** Opening Extracted material block **

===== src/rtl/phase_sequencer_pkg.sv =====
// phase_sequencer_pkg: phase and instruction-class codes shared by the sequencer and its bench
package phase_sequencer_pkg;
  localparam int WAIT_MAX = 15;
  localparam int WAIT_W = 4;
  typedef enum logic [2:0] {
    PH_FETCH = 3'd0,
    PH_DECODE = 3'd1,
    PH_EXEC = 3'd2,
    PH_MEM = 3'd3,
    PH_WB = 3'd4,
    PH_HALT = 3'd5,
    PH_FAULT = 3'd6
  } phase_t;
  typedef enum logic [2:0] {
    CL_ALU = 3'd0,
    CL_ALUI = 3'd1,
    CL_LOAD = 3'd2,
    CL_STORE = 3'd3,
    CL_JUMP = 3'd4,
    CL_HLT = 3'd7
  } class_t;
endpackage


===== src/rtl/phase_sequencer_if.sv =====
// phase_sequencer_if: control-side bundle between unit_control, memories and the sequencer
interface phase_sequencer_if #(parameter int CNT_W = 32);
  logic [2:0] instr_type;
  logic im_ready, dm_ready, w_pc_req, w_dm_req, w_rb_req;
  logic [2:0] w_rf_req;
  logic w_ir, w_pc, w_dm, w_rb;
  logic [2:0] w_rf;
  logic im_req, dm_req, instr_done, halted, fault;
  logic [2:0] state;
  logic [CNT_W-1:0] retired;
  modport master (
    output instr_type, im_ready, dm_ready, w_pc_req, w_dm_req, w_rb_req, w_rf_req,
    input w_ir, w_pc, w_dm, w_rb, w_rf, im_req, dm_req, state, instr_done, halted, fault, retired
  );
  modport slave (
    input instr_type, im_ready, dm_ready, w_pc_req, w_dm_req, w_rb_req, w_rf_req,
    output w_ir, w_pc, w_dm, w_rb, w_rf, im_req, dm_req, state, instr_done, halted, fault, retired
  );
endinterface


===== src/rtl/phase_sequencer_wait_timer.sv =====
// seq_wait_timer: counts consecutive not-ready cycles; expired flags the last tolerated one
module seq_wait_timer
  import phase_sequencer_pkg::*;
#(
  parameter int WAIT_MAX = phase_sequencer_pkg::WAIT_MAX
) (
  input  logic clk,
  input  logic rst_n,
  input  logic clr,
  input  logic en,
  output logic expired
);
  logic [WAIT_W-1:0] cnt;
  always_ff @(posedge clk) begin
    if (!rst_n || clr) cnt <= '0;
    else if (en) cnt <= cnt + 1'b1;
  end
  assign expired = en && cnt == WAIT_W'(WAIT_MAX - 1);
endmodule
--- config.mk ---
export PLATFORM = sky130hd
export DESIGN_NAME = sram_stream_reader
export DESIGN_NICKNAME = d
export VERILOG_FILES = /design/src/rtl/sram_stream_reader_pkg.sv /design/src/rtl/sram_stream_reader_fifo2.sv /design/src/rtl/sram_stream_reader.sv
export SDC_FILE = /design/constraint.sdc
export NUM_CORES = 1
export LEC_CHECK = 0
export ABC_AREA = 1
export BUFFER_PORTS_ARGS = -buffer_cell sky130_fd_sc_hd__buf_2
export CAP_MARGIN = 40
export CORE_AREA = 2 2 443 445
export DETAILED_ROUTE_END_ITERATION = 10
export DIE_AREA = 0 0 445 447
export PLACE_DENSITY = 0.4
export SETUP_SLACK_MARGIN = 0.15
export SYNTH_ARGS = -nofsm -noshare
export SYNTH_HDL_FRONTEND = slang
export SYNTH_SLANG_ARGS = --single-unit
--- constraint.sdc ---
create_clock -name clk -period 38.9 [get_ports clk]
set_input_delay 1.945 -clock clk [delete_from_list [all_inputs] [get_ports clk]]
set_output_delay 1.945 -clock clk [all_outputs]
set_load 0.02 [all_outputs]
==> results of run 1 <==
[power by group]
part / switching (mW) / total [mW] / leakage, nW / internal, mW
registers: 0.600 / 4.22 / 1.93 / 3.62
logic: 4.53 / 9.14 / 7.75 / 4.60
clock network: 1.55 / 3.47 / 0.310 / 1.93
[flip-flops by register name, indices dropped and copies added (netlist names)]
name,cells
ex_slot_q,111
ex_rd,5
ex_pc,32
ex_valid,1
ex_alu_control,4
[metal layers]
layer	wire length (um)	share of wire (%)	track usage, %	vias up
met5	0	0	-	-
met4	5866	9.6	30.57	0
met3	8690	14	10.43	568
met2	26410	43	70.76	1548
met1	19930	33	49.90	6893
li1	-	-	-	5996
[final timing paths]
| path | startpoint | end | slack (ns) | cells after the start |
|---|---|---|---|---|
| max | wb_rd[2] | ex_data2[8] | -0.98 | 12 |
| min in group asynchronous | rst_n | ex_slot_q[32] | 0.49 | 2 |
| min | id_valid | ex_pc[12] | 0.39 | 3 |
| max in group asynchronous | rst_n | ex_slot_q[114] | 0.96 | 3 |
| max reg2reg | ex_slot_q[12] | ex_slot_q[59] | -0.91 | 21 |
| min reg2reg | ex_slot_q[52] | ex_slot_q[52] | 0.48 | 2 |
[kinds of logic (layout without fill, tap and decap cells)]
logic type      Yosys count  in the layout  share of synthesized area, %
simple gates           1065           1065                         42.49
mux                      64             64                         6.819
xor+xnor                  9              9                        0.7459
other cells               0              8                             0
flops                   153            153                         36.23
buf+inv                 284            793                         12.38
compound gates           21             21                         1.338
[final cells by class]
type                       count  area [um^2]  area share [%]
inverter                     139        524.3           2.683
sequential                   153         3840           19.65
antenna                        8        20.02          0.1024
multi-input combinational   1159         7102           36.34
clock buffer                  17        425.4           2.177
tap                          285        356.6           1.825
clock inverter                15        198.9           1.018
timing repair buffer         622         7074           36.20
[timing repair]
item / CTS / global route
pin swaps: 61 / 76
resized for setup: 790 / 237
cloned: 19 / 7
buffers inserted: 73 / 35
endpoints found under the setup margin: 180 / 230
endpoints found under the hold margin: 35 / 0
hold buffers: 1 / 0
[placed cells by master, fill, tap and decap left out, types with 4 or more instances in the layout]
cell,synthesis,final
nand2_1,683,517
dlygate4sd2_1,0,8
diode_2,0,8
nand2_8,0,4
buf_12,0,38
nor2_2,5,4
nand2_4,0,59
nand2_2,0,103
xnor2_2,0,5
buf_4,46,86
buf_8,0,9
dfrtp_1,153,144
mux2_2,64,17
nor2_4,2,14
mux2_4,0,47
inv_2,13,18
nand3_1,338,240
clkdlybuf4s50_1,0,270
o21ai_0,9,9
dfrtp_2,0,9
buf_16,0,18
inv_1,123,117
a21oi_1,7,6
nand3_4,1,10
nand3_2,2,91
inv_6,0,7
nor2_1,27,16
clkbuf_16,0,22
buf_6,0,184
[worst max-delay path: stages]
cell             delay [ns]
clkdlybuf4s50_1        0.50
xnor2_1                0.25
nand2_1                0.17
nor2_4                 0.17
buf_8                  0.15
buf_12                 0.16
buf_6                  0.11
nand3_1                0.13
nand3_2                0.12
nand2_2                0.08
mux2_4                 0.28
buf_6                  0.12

** Closing Extracted material block **

• Work order: Write out word for word every line from the one containing "buf_6,0,184" through the last line of the data, and no other line.

• Reply to the exercise:
buf_6,0,184
[worst max-delay path: stages]
cell             delay [ns]
clkdlybuf4s50_1        0.50
xnor2_1                0.25
nand2_1                0.17
nor2_4                 0.17
buf_8                  0.15
buf_12                 0.16
buf_6                  0.11
nand3_1                0.13
nand3_2                0.12
nand2_2                0.08
mux2_4                 0.28
buf_6                  0.12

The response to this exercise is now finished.